Norman Adam, Taylor Julian, Tanaka Emi, Telfer Paul, Edwards James, Martinant Jean-Pierre, Kuchel Haydn
School of Agriculture, Food and Wine, University of Adelaide, Waite Campus, Glen Osmond, SA, Australia.
Australian Grain Technologies Pty Ltd, Perkins Building, Roseworthy Campus, Roseworthy, SA, Australia.
Theor Appl Genet. 2017 Dec;130(12):2543-2555. doi: 10.1007/s00122-017-2975-4. Epub 2017 Sep 8.
Genomic prediction accuracy within a large panel was found to be substantially higher than that previously observed in smaller populations, and also higher than QTL-based prediction. In recent years, genomic selection for wheat breeding has been widely studied, but this has typically been restricted to population sizes under 1000 individuals. To assess its efficacy in germplasm representative of commercial breeding programmes, we used a panel of 10,375 Australian wheat breeding lines to investigate the accuracy of genomic prediction for grain yield, physical grain quality and other physiological traits. To achieve this, the complete panel was phenotyped in a dedicated field trial and genotyped using a custom Axiom Affymetrix SNP array. A high-quality consensus map was also constructed, allowing the linkage disequilibrium present in the germplasm to be investigated. Using the complete SNP array, genomic prediction accuracies were found to be substantially higher than those previously observed in smaller populations and also more accurate compared to prediction approaches using a finite number of selected quantitative trait loci. Multi-trait genetic correlations were also assessed at an additive and residual genetic level, identifying a negative genetic correlation between grain yield and protein as well as a positive genetic correlation between grain size and test weight.
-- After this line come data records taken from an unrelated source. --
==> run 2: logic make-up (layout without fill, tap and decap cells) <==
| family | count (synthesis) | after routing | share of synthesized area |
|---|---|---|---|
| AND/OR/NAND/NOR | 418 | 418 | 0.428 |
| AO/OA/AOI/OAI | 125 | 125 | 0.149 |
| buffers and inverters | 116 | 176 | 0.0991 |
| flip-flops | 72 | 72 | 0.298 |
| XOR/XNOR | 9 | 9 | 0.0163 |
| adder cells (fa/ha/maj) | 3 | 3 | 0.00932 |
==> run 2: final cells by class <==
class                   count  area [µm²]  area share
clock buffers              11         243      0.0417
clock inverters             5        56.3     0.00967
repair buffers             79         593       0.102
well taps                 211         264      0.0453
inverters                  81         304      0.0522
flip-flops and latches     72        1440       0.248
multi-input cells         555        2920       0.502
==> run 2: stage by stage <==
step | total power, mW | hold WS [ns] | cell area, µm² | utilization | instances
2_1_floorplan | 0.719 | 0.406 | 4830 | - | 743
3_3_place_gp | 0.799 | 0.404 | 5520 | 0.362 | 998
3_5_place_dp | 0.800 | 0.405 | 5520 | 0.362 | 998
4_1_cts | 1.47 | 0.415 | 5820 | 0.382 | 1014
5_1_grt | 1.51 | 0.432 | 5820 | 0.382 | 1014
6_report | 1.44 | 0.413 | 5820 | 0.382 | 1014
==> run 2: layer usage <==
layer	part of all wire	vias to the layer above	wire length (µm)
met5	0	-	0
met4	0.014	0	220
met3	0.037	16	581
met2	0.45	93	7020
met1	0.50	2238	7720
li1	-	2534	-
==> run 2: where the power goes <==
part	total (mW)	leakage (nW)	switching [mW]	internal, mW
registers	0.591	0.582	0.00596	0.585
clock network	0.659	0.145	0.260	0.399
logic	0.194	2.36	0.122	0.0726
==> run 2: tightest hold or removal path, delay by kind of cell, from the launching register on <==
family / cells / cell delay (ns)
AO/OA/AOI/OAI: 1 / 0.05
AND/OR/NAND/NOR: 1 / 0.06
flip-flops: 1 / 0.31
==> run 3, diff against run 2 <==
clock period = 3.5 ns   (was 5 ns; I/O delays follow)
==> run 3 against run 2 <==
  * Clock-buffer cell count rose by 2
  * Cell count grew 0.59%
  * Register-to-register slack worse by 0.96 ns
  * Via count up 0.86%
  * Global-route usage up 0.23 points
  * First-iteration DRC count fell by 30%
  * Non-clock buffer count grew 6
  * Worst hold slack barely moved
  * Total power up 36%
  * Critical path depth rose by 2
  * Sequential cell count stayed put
## src/rtl/rob_pkg.sv

```systemverilog
`default_nettype none
// ============================================================================
// Module      : rob_pkg
// Description : Shared sizing constants and the entry record for the
//               reorder buffer.
//               DEPTH  - number of entries (power of two, >= 4)
//               TAG_W  - width of an entry tag
//               XLEN   - width of a result value
//               rob_entry_t - one buffer slot {valid, done, has_rd, rd, value}
// Revision    : 1.0 - initial release
// ============================================================================
package rob_pkg;

  localparam int DEPTH = 8;
  localparam int TAG_W = $clog2(DEPTH);
  localparam int XLEN  = 32;

  typedef struct packed {
    logic            valid;
    logic            done;
    logic            has_rd;
    logic [4:0]      rd;
    logic [XLEN-1:0] value;
  } rob_entry_t;

endpackage
`default_nettype wire

```

## src/rtl/reorder_buffer.sv

```systemverilog
`default_nettype none
// ============================================================================
// Module      : reorder_buffer
// Description : Circular reorder buffer. Two in-order allocations per cycle,
//               two out-of-order writebacks by tag, two in-order retirements.
// Ports       :
//   clk           in   clock, rising edge
//   rst           in   synchronous active-high reset
//   flush         in   discard all entries
//   disp_valid    in   [1:0] dispatch request per slot (slot 0 older)
//   disp_has_rd   in   [1:0] instruction writes a destination register
//   disp_rd       in   [1:0][4:0] destination register
//   disp_ready    out  room for two dispatches this cycle
//   disp_tag      out  [1:0][TAG_W-1:0] tag assigned to each slot
//   wb_valid      in   [1:0] writeback request per port
//   wb_tag        in   [1:0][TAG_W-1:0] entry being completed
//   wb_value      in   [1:0][XLEN-1:0] result value
//   commit_valid  out  [1:0] slot retires at this edge (slot 0 older)
//   commit_has_rd out  [1:0] retiring instruction writes a register
//   commit_rd     out  [1:0][4:0] retiring destination register
//   commit_value  out  [1:0][XLEN-1:0] retiring result value
//   count         out  [TAG_W:0] occupied entries
// Revision    : 1.0 - initial release
// ============================================================================
module reorder_buffer #(
  parameter int DEPTH = rob_pkg::DEPTH,
  parameter int TAG_W = $clog2(DEPTH),
  parameter int XLEN  = rob_pkg::XLEN
) (
  input  logic                       clk,
  input  logic                       rst,
  input  logic                       flush,
  input  logic [1:0]                 disp_valid,
  input  logic [1:0]                 disp_has_rd,
  input  logic [1:0][4:0]            disp_rd,
  output logic                       disp_ready,
  output logic [1:0][TAG_W-1:0]      disp_tag,
  input  logic [1:0]                 wb_valid,
  input  logic [1:0][TAG_W-1:0]      wb_tag,
  input  logic [1:0][XLEN-1:0]       wb_value,
  output logic [1:0]                 commit_valid,
  output logic [1:0]                 commit_has_rd,
  output logic [1:0][4:0]            commit_rd,
  output logic [1:0][XLEN-1:0]       commit_value,
  output logic [TAG_W:0]             count
);

  import rob_pkg::*;

  localparam logic [TAG_W:0] c_READY_MAX = (TAG_W+1)'(DEPTH - 2);

  rob_entry_t       ent_q [DEPTH];
  rob_entry_t       ent_d [DEPTH];
  logic [TAG_W-1:0] head_q, head_d, tail_q, tail_d;
  logic [TAG_W:0]   count_q, count_d;

  logic [TAG_W-1:0] head_p1, tail_p1;
  logic             alloc0, alloc1, ret0, ret1;

  // Pointer arithmetic wraps naturally because DEPTH is a power of two.
  assign head_p1 = head_q + TAG_W'(1);
  assign tail_p1 = tail_q + TAG_W'(1);

  assign disp_ready  = (count_q <= c_READY_MAX);
  assign disp_tag[0] = tail_q;
  assign disp_tag[1] = tail_p1;

  // Slot 1 only ever allocates behind slot 0 so program order is kept.
  assign alloc0 = disp_ready & disp_valid[0];
  assign alloc1 = alloc0 & disp_valid[1];

  // Commit is suppressed while the buffer is being cleared.
  assign ret0 = ent_q[head_q].valid & ent_q[head_q].done & ~flush & ~rst;
  assign ret1 = ret0 & ent_q[head_p1].valid & ent_q[head_p1].done;

  assign commit_valid     = {ret1, ret0};
  assign commit_has_rd[0] = ent_q[head_q].has_rd;
  assign commit_has_rd[1] = ent_q[head_p1].has_rd;
  assign commit_rd[0]     = ent_q[head_q].rd;
  assign commit_rd[1]     = ent_q[head_p1].rd;
  assign commit_value[0]  = ent_q[head_q].value;
  assign commit_value[1]  = ent_q[head_p1].value;
  assign count            = count_q;

  always_comb begin
    ent_d = ent_q;

    // Port 1 is applied last so it wins a same-tag collision. Validity is
    // judged on start-of-cycle state, so a tag allocated this cycle is immune.
    for (int p = 0; p < 2; p++) begin
      if (wb_valid[p] && ent_q[wb_tag[p]].valid) begin
        ent_d[wb_tag[p]].done  = 1'b1;
        ent_d[wb_tag[p]].value = wb_value[p];
      end
    end

    if (ret0) ent_d[head_q]  = '0;
    if (ret1) ent_d[head_p1] = '0;

    if (alloc0) ent_d[tail_q]  = '{valid: 1'b1, done: 1'b0, has_rd: disp_has_rd[0],
                                   rd: disp_rd[0], value: '0};
    if (alloc1) ent_d[tail_p1] = '{valid: 1'b1, done: 1'b0, has_rd: disp_has_rd[1],
                                   rd: disp_rd[1], value: '0};

    head_d  = head_q + TAG_W'(ret0) + TAG_W'(ret1);
    tail_d  = tail_q + TAG_W'(alloc0) + TAG_W'(alloc1);
    count_d = count_q + (TAG_W+1)'(alloc0) + (TAG_W+1)'(alloc1)
                      - (TAG_W+1)'(ret0)   - (TAG_W+1)'(ret1);
  end

  always_ff @(posedge clk) begin
    if (rst || flush) begin
      for (int i = 0; i < DEPTH; i++) ent_q[i] <= '0;
      head_q  <= '0;
      tail_q  <= '0;
      count_q <= '0;
    end else begin
      for (int i = 0; i < DEPTH; i++) ent_q[i] <= ent_d[i];
      head_q  <= head_d;
      tail_q  <= tail_d;
      count_q <= count_d;
    end
  end

endmodule
`default_nettype wire

```

## config.mk

```make
export PLATFORM = sky130hd
export DESIGN_NAME = reorder_buffer
export DESIGN_NICKNAME = d
export VERILOG_FILES = /design/src/rtl/rob_pkg.sv /design/src/rtl/reorder_buffer.sv
export SDC_FILE = /design/constraint.sdc
export NUM_CORES = 1
export LEC_CHECK = 0
export BUFFER_PORTS_ARGS = -buffer_cell sky130_fd_sc_hd__buf_2
export CAP_MARGIN = 20
export CELL_PAD_IN_SITES_DETAIL_PLACEMENT = 2
export CELL_PAD_IN_SITES_GLOBAL_PLACEMENT = 2
export CORE_UTILIZATION = 37
export DETAILED_ROUTE_END_ITERATION = 10
export PLACE_DENSITY_LB_ADDON = 0.3
export SLEW_MARGIN = 20
export SYNTH_ARGS = -nofsm -noshare
export SYNTH_HDL_FRONTEND = slang
export SYNTH_SLANG_ARGS = --single-unit
```

## constraint.sdc

```tcl
create_clock -name clk -period 4.7 [get_ports clk]
set_input_delay 0 -clock clk [delete_from_list [all_inputs] [get_ports clk]]
set_output_delay 0 -clock clk [all_outputs]
set_load 0.01 [all_outputs]
```

==> results.md, run 1 <==
| Parameter | This run |
|---|---|
| Wire length of the first global-routing pass | 139000 µm |
| Multi-input logic area | 11200 µm² |
| Ports placed on the boundary | 178 |
| Placement Rows | 82 |
| Placer Congestion | 0.883 |
| Yosys Warn Count | 0 |
| Sequential cell area in the final layout | 6610 µm² |
| Leakage power total | 9.52 nW |
| Total clock buffers created by CTS | 42 |
| Remaining design rule violation count | 0 |
| Effective utilization at floorplan | 0.376 |
| Switching power share of the total | 0.255 |
| Distinct cell type count after synthesis | 50 |
| Fraction of power consumed by the clock network | 0.504 |
| Max transition margin | 0.248 |
| Tightest Pin Transition | 1120 ps |
| Type of origin of the critical path | flip-flop |
| Fin crit period | 4220 ps |
| Overall die height | 228 µm |
| Seq/Total Area, Yosys | 0.350 |
| DRT iter0 DRCs | 1770 |
| Critical Path RT | 5160 ps |
| Fraction of final layout cells sized beyond drive strength 1 | 0.185 |
| Average wire per standard cell | 31.4 µm |
| Largest fanout on the critical path | 39 |
| Largest area contributor in the synthesized netlist | dfxtp_1 |
| Cell family with most CP delay | buffers and inverters |
| TNS Setup | 0 ps |
| Sw Pwr | 1.68 mW |
| Width of the die | 228 µm |
| CP Buf/Inv Count | 3 |
| Class of the tightest hold or removal check | primary input to flip-flop |
| Clock Latency Late Sink | 580 ps |
| Pin count of the biggest net entering global routing | 66 |
| Part of the power in registers | 0.428 |
| Total power divided by cell area | 291 nW/µm² |
| Number of nets in the layout | 2367 |
| Total Wirelength | 93100 µm |
| Netlist area before placement | 18900 µm² |
| Post-DRT Antenna Nets | 0 |
| Synth-to-layout area growth | 20.2% |
| Most frequent cell after synthesis | dfxtp_1 |
| RSZ-0062 raised after global routing | false |
| Data arrival, critical path | 4690 ps |
| Die Outline Area | 51900 µm² |
| Result of the run | finished clean |
| Proportion of register bits with asynchronous set or reset after synthesis | 0 |
| Count of clock tree sinks | 330 |
| Number of buffers between clock root and the deepest sink | 3 |
| Worst setup slack before clock tree synthesis | 768 ps |
| Antenna violations before repair | 3 |
| Deepest level of the CTS H-tree | 2 |
| Number of global-route vias before repair | 21498 |
| Top post-synthesis cells by area | dfxtp_1 35%, mux2i_1 14%, a22oi_1 12% |
| Start-to-end type of the worst setup path | flip-flop to flip-flop |
| FF+latch count, synth | 330 |
| Yosys top cell area share | 0.350 |
| Worst setup slack after layout | 475 ps |
| Cts repair resizes | 0 |
| CTS tree | done |
| Fmax | 0.237 GHz |
| Core Area | 50200 µm² |
| Worst path slowest cell | buf_4 |
| Primary FF master, synth | dfxtp_1 |
| Count of maximum capacitance violations | 0 |
| Setup clock skew after layout | 13.5 ps |
| Worst-path cell chain | buf_4 > ha_1 > xor2_1 > a41oi_1 > nor4_1 > nand3b_1 > buf_4 > a211oi_1 > dlygate4sd3_1 |
| Worst vdd rail ir drop | 0.000218 V |
| Clk root buf | clkbuf_16 |
| Cell mode on critical path | buf_4 |
| Synthesized area per cell | 8.74 µm² |
| Combined global-route utilization of all metal layers | 0.347 |
| Top cells by instance count after synthesis | 330 x dfxtp_1, 304 x a22oi_1, 287 x nor2_1, 258 x mux2i_1, 166 x a211oi_1 |
| Tcrit/Tclk final | 0.899 |
| Vias per cell | 6.70 |
| CTS clk-pin slew, worst paths | 60 ps |
| Final number of setup-violating endpoints | 0 |
| Internal Dissipation | 4.91 mW |
| IO buf count | 177 |
| Placed wire-length estimate after detailed placement | 51100 µm |
| Cells after synthesis | 2159 |
| Number of synthesized flops with an enable pin | 0 |
| Detailed-route via count | 19902 |
| Combinational cell fraction of total power | 0.068 |
| Layout fillers | 5347 |
| Detailed Routing Iterations Pass 1 | 5 |
| Final number of hold-violating endpoints | 0 |
| GR Overflow Total | 0 |
| Type of destination of the critical path | flip-flop |
| Final slew viol count | 0 |
| Critical path's largest stage delay | 700 ps |
| Synthesized net count | 2260 |
-- sequential cells by signal, indices dropped and copies added (netlist names) --
signal,count
ent_q,320
count,4
head_q,3
tail_q,3
-- cell type report --
cell class | instances | share of cell area
Timing Repair Buffer | 341 | 0.108
Multi-Input combinational cell | 1508 | 0.495
Clock inverter | 8 | 0.00298
Sequential cell | 330 | 0.292
Clock buffer | 66 | 0.0580
Tap cell | 672 | 0.0371
Antenna cell | 2 | 0.000221
Inverter | 43 | 0.00712
-- repair_timing --
action,CTS,global route
endpoints found under the hold margin,304,0
hold buffers,115,0
setup buffers,0,0
-- per-stage QoR --
stage | hold slack (ps) | std cells | utilization | power (mW) | area, µm²
after detailed placement | 312 | 2778 | 0.401 | 3.26 | 20100
after CTS | 64.5 | 2967 | 0.451 | 6.61 | 22600
after global routing | 133 | 2970 | 0.452 | 6.74 | 22700
after floorplan | 134 | 2159 | - | 3.09 | 18900
after global placement | 301 | 2778 | 0.401 | 3.25 | 20100
final | 102 | 2970 | 0.452 | 6.59 | 22700
-- per-layer routing --
| metal | wire length [µm] | track usage |
|---|---|---|
| met5 | 12 | 0 |
| met1 | 38600 | 0.442 |
| met3 | 6870 | 0.0605 |
| met2 | 44100 | 0.579 |
| met4 | 3520 | 0.141 |
-- path summary, 6_finish.rpt --
check,to,cells past startpoint,startpoint,slack [ps]
worst max-delay path,ent_q[29]$_SDFF_PP0_,9,head_q[0]$_SDFF_PP0_,480
worst min register to register,ent_q[33]$_SDFF_PP0_,2,ent_q[33]$_SDFF_PP0_,500
worst min-delay path,ent_q[239]$_SDFF_PP0_,5,rst,100
worst max register to register,ent_q[29]$_SDFF_PP0_,9,head_q[0]$_SDFF_PP0_,480
-- placed cells by master, fill, tap and decap left out, types with 6 or more instances in the layout --
| cell type | instances |
|---|---|
| clkbuf_1 | 10 |
| inv_1 | 42 |
| a22o_1 | 19 |
| mux2i_1 | 258 |
| a21oi_1 | 13 |
| nor4_1 | 7 |
| a31oi_1 | 11 |
| clkbuf_16 | 45 |
| clkbuf_8 | 11 |
| o2bb2ai_1 | 8 |
| clkinv_2 | 6 |
| nor3_1 | 12 |
| nand4_1 | 81 |
| nor2b_1 | 17 |
| ha_1 | 8 |
| nor2_1 | 279 |
| o21ai_0 | 25 |
| a22oi_1 | 304 |
| nand3_1 | 8 |
| buf_4 | 45 |
| a211oi_1 | 166 |
| o22ai_1 | 44 |
| nor2_4 | 8 |
| a41oi_1 | 8 |
| nand2_1 | 52 |
| dlygate4sd3_1 | 115 |
| nand3_4 | 7 |
| a32oi_1 | 11 |
| buf_2 | 177 |
| and2_1 | 12 |
| a211oi_2 | 90 |
| dfxtp_1 | 330 |
-- power groups by stage --
| stage | Clock, mW | Combinational (mW) | Sequential (mW) |
|---|---|---|---|
| CTS | 3.35 | 0.431 | 2.82 |
| global route | 3.46 | 0.462 | 2.82 |
| finish | 3.32 | 0.446 | 2.82 |
| detailed placement | 0 | 0.375 | 2.88 |
| global placement | 0 | 0.365 | 2.88 |
| floorplan | 0 | 0.211 | 2.88 |
-- worst min-delay path, stage by stage --
cell and delay [ps]:
buf_2 110, nor2_4 30, buf_4 270, nand2_1 110
o21ai_0 70
-- cells by family after synthesis --
group,count (synthesis),share of synthesized area
compound gates,712,0.303
xor+xnor,6,0.00318
fa+ha+maj,12,0.00955
buf+inv,321,0.0673
flops,330,0.350
mux,264,0.143
simple gates,514,0.124
No activity file was read; power rests on OpenSTA's default activity.
==> inputs of run 2 (changes only) <==
==> constraint.sdc (replaced) <==
create_clock -name clk -period 4.1 [get_ports clk]
set_input_delay 0 -clock clk [delete_from_list [all_inputs] [get_ports clk]]
set_output_delay 0 -clock clk [all_outputs]
set_load 0.01 [all_outputs]
==> results.md, run 2 (synthesis gave the netlist of run 1 again) <==
| Parameter | This run | Change |
|---|---|---|
| Result of the run | finished clean |  |
| Leakage power total | 9.62 nW | +1.0% |
| Sw Pwr | 1.93 mW | +15% |
| Clock Latency Late Sink | 580 ps | about the same |
| Critical R2R Capture | ent_q[122]$_SDFF_PP0_ |  |
| Final slew viol count | 0 | unchanged |
| Switching power share of the total | 0.254 | -0.00144 |
| R2R depth | 9 | unchanged |
| Antenna violations before repair | 3 | unchanged |
| Hold path startpoint | wb_tag[1] |  |
| Internal Dissipation | 5.69 mW | +16% |
| Tcrit/Tclk final | 0.907 | +0.00792 |
| Start-to-end type of the worst setup path | flip-flop to flip-flop |  |
| Largest fanout on the critical path | 33 | -15% |
| RSZ-0062 raised after global routing | false |  |
| Remaining design rule violation count | 0 | unchanged |
| Placer Congestion | 0.904 | +2.4% |
| Number of buffers between clock root and the deepest sink | 3 | unchanged |
| Placed wire-length estimate after detailed placement | 52000 µm | +1.7% |
| TNS Setup | 0 ps | unchanged |
| Critical Path RT | 4560 ps | -600 ps |
| Class of the tightest hold or removal check | primary input to flip-flop |  |
| Post-DRT Antenna Nets | 0 | unchanged |
| Max FFs per register | 320 | unchanged |
| Worst vdd rail ir drop | 0.000415 V | +90% |
| Fraction of final layout cells sized beyond drive strength 1 | 0.191 | +0.00624 |
| Type of destination of the critical path | flip-flop |  |
| Count of maximum capacitance violations | 0 | unchanged |
| R2R Setup Slk | 380 ps | -90 ps |
| IO buf count | 177 | unchanged |
| Average wire per standard cell | 31.6 µm | +0.68% |
| Ports placed on the boundary | 178 | unchanged |
| Number of global-route vias before repair | 21590 | +0.43% |
| Fin crit period | 3720 ps | -507 ps |
| Layout fillers | 5329 | -0.34% |
| Data arrival, critical path | 4180 ps | -510 ps |
| Max transition margin | 0.240 | -0.00873 |
| Part of the power in registers | 0.424 | -0.004 |
| CTS clk-pin slew, worst paths | 60 ps | about the same |
| Total Wirelength | 94200 µm | +1.2% |
| Register with the most flip-flops | ent_q |  |
| Worst setup slack after layout | 382 ps | -93.2 ps |
| Combined global-route utilization of all metal layers | 0.352 | +0.00438 |
| Post-layout util | 0.455 | +0.00372 |
| CTS tree | done |  |
| Worst setup slack before clock tree synthesis | 410 ps | -358 ps |
| Setup fix buffers added after clock tree synthesis | 0 | unchanged |
| Detailed-route via count | 20083 | +0.91% |
| Worst path slowest cell | dlygate4sd3_1 |  |
| Effective utilization at floorplan | 0.376 | unchanged |
| Synth-to-layout area growth | 21.1% |  |
| Width of the die | 228 µm | unchanged |
| Core Area | 50200 µm² | unchanged |
| Clk root buf | clkbuf_16 |  |
| Total clock buffers created by CTS | 41 | -2.4% |
| Wire length of the first global-routing pass | 140000 µm | +0.70% |
| Placement Rows | 82 | unchanged |
| Fraction of power consumed by the clock network | 0.507 | +0.003 |
| Worst hold path depth | 5 | unchanged |
| Final standard cell count with taps included and fillers excluded | 2985 | +0.51% |
| GR Overflow Total | 0 | unchanged |
| Final number of hold-violating endpoints | 0 | unchanged |
| Pin count of the biggest net entering global routing | 66 | unchanged |
| Vias per cell | 6.73 | +0.40% |
| Leading cell types in the layout, fill and taps excluded | 329 x dfxtp_1, 304 x a22oi_1, 279 x nor2_1 |  |
| Deepest level of the CTS H-tree | 2 | unchanged |
| Critical register-to-register path startpoint | head_q[1]$_SDFF_PP0_ |  |
| Worst-path cell chain | buf_4 > ha_1 > xor2_1 > a41oi_1 > nor4_1 > or3_2 > buf_6 > a211oi_1 > dlygate4sd3_1 |  |
| Most frequent standard cell in the layout excluding fill and tap cells | dfxtp_1 |  |
| Count of clock tree sinks | 330 | unchanged |
| Final number of setup-violating endpoints | 0 | unchanged |
| Destination of the worst hold path | ent_q[198]$_SDFF_PP0_ |  |
| Type of origin of the critical path | flip-flop |  |
| Die Outline Area | 51900 µm² | unchanged |
| DRT iter0 DRCs | 1790 | +1.1% |
| Tightest Pin Transition | 1140 ps | +14.5 ps |
| Detailed Routing Iterations Pass 1 | 5 | unchanged |
| Placed Instances | 2788 | +0.36% |
| Fmax | 0.269 GHz | +14% |
| Combinational cell fraction of total power | 0.069 | about the same |
| Total power divided by cell area | 334 nW/µm² | +15% |
| Overall die height | 228 µm | unchanged |
| Number of nets in the layout | 2379 | +0.51% |
| Critical path's largest stage delay | 610 ps | -90 ps |
| Setup clock skew after layout | 13.2 ps | -0.212 ps |
[run 2: changes by cell type in the layout (fill, tap and decap cells not counted), moves of 2 or more]
cell,change
dlygate4sd3_1,+3
clkbuf_1,-5
clkbuf_16,-2
buf_4,+6
clkbuf_8,+4
buf_6,+2
[run 2: power groups by stage]
stage / Sequential (mW) / Clock [mW] / Combinational, mW
global placement: 3.30 / 0 / 0.423
CTS: 3.23 / 3.90 / 0.508
detailed placement: 3.30 / 0 / 0.439
global route: 3.23 / 4.03 / 0.544
finish: 3.23 / 3.87 / 0.523
floorplan: 3.30 / 0 / 0.242
[run 2: what timing repair did]
action,4_1_cts,5_1_grt
hold buffers,118,0
hold endpoints to repair,307,0
endpoints found under the setup margin,0,7
resized for setup,0,3
[run 2: per-stage QoR]
stage / total power, mW / area, µm² / hold slack [ps]
3_3_place_gp: 3.73 / 20200 / 291
6_report: 7.63 / 22800 / 26.5
4_1_cts: 7.64 / 22800 / 5.88
5_1_grt: 7.81 / 22800 / 39.0
3_5_place_dp: 3.74 / 20200 / 307
2_1_floorplan: 3.54 / 18900 / 134
[run 2: layout make-up]
| type | instances | area [µm²] | area share |
|---|---|---|---|
| flip-flops and latches | 330 | 6610 | 0.289 |
| well taps | 672 | 841 | 0.0368 |
| multi-input cells | 1508 | 11200 | 0.491 |
| clock buffers | 63 | 1300 | 0.0570 |
| inverters | 43 | 161 | 0.00706 |
| clock inverters | 12 | 119 | 0.00520 |
| repair buffers | 354 | 2600 | 0.114 |
| diodes | 3 | 7.51 | 0.000329 |
[run 2: critical path: cells and delay by family, from the launching register on]
| family | cells | cell delay (ps) |
|---|---|---|
| and+or+nand+nor | 2 | 660 |
| DFF | 1 | 580 |
| adders and majority gates | 1 | 230 |
| xor gates and xnor gates | 1 | 490 |
| buffers and inverters | 3 | 1320 |
| AOI/OAI and AO/OA | 2 | 290 |
[run 2: how the worst max path moves through the flow]
stage / start / end / depth (start not counted)
detailed placement: head_q[0]$_SDFF_PP0_ / count[2]$_SDFF_PP0_ / 11
global placement: head_q[0]$_SDFF_PP0_ / count[2]$_SDFF_PP0_ / 11
CTS: head_q[0]$_SDFF_PP0_ / ent_q[122]$_SDFF_PP0_ / 9
finish: head_q[1]$_SDFF_PP0_ / ent_q[122]$_SDFF_PP0_ / 9
floorplan: head_q[1]$_SDFF_PP0_ / count[2]$_SDFF_PP0_ / 14
global route: head_q[1]$_SDFF_PP0_ / ent_q[120]$_SDFF_PP0_ / 9
[run 2: per-layer routing]
layer | track usage | wire length, µm | up-vias
li1 | - | - | 8418
met1 | 0.441 | 37700 | 10314
met2 | 0.583 | 44300 | 1024
met3 | 0.0664 | 7860 | 325
met4 | 0.159 | 4340 | 2
met5 | 0 | 10 | -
研究发现,在一个大型群体中,基因组预测准确性显著高于此前在较小群体中观察到的准确性,也高于基于QTL的预测。近年来,小麦育种的基因组选择已得到广泛研究,但通常局限于个体数量在1000以下的群体。为了评估其在代表商业育种计划的种质中的效果,我们使用了由10375个澳大利亚小麦育种品系组成的群体,来研究产量、籽粒物理品质和其他生理性状的基因组预测准确性。为此,在一个专门的田间试验中对整个群体进行了表型分析,并使用定制的Affymetrix Axiom SNP芯片进行基因分型。还构建了一个高质量的一致性图谱,以便研究种质中存在的连锁不平衡。使用完整的SNP芯片,发现基因组预测准确性显著高于此前在较小群体中观察到的准确性,并且与使用有限数量选定数量性状位点的预测方法相比更准确。还在加性和残差遗传水平上评估了多性状遗传相关性,确定了产量与蛋白质之间的负遗传相关性以及籽粒大小与容重之间的正遗传相关性。